I'm looking for some help with an ApacheDS Multi Master solution.
I'm new to the setting up LDAP solutions and so it's quite possible that I'm making some pretty basic errors.
I have two CentOS VM's running - LDAP1 and LDAP2. Each VM having a running ApacheDS solution.
LDAP1 is running ApacheDS on port 10389 and LDAP2 is running ApacheDS on port 10399.
I can connect to both servers using Apache Directory Studio with no problems and can see the default structures listed.

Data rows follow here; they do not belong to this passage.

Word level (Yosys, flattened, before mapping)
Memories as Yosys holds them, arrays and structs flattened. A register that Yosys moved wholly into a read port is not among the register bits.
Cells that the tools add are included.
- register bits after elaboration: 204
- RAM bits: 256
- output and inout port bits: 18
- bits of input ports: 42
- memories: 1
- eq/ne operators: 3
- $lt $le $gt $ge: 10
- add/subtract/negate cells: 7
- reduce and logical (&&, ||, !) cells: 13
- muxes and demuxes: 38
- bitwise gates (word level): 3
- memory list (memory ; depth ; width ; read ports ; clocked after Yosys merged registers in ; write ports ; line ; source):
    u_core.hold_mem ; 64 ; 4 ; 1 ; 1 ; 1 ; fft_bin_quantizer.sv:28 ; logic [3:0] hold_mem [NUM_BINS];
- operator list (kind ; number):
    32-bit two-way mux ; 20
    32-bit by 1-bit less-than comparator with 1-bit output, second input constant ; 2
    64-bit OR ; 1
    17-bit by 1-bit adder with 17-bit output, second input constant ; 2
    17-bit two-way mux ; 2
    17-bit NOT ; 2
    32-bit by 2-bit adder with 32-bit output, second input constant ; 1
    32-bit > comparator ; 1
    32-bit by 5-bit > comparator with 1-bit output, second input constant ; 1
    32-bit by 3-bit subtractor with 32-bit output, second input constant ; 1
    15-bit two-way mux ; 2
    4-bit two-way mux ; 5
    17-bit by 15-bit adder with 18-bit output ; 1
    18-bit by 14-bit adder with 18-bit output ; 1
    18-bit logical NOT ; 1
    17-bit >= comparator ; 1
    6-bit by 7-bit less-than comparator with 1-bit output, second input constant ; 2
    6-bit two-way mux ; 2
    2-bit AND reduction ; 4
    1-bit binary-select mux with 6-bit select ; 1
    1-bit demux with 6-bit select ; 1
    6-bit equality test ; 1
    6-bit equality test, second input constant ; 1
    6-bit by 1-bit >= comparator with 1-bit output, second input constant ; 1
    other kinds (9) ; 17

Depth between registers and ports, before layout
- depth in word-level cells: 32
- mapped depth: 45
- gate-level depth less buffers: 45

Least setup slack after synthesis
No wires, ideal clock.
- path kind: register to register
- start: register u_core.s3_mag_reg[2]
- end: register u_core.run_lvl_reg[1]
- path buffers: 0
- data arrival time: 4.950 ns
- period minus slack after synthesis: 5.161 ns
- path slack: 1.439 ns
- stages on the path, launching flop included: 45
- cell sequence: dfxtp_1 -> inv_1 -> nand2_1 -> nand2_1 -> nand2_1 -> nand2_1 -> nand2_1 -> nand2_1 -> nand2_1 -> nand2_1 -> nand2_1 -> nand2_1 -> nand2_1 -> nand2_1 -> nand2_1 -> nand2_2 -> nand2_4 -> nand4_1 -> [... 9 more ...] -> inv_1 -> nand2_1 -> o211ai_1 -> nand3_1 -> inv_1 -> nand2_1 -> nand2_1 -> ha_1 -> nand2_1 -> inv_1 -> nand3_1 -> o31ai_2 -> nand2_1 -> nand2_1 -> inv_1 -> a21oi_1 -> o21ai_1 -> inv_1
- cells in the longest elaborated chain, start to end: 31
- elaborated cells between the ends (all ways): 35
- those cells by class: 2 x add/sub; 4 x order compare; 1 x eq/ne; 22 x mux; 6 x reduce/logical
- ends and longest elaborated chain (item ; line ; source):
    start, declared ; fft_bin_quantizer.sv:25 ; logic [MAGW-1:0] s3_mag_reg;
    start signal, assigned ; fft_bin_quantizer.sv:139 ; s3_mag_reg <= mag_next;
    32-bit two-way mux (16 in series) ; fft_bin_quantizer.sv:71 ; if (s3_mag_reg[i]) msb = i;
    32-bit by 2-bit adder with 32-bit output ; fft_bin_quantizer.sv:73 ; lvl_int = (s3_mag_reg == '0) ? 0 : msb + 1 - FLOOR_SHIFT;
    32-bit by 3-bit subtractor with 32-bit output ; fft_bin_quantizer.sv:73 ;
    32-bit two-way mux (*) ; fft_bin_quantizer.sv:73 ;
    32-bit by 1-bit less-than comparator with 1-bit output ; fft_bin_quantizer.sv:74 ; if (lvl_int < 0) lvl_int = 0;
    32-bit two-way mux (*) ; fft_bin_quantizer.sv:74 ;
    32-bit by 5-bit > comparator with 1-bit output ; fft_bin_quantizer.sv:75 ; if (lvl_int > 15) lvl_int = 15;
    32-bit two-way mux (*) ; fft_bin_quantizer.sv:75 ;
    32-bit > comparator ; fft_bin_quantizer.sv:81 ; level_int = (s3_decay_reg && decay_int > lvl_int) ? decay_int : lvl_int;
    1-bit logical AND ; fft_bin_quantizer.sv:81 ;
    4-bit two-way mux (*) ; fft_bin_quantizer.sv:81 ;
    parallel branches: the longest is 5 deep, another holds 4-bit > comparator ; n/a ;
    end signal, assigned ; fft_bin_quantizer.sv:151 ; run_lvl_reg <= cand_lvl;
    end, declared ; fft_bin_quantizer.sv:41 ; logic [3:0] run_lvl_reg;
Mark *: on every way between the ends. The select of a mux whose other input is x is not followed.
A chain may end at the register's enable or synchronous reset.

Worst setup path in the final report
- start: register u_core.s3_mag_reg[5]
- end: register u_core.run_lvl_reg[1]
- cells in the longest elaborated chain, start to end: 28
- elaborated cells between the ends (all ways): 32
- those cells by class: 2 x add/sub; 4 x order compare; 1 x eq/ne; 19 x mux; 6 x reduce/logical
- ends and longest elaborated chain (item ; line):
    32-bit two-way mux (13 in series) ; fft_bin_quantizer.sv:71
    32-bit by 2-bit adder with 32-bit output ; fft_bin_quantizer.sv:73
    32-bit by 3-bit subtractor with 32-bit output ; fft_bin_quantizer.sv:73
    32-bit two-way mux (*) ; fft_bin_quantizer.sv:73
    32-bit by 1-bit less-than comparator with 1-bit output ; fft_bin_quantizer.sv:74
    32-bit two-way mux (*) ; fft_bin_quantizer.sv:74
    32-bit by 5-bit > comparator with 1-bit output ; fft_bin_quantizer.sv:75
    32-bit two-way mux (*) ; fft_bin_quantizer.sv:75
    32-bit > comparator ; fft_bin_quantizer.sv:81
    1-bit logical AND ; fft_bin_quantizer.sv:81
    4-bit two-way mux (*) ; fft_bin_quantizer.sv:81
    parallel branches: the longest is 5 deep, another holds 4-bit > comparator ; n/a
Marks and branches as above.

I have then imported the SevenSeas structure into LDAP1, and enabled DEBUG for both LDAP1 and LDAP2 for replication by uncommenting the
lines in /instances/default/conf/log4j.properties
log4j.logger.org.apache.directory.server.PROVIDER_LOG=DEBUG
log4j.logger.org.apache.directory.server.CONSUMER_LOG=DEBUG
I then attempt to create the MultiMaster config following this guide : http://joacim.breiler.com/apacheds/ch08s02.html
1) I enable the replication handler on LDAP1 by importing the following LDIF
dn: ads-serverId=ldapServer,ou=servers,ads-directoryServiceId=default,ou=config
changetype: modify
add: ads-replReqHandler
ads-replReqHandler: org.apache.directory.server.ldap.replication.provider.SyncReplRequestHandler
2) I then enable the replication handler on LDAP2 by importing the same LDIF as above
3) I then restart both LDAP1 and LDAP2 ApacheDS servers.
4) Once the server restarts I check the apacheDS.log and see the following entries ( on Both LDAP1 and LDAP2)
[08:41:28] DEBUG [org.apache.directory.server.PROVIDER_LOG] - initializing the syncrepl provider
[08:41:28] DEBUG [org.apache.directory.server.PROVIDER_LOG] - Starting the replication consumer manager
[08:41:28] DEBUG [org.apache.directory.server.PROVIDER_LOG] - no replica logs found to initialize
[08:41:28] DEBUG [org.apache.directory.server.PROVIDER_LOG] - syncrepl provider initialized successfully
5) I then import the following LDIF on LDAP2 (No Errors are generated)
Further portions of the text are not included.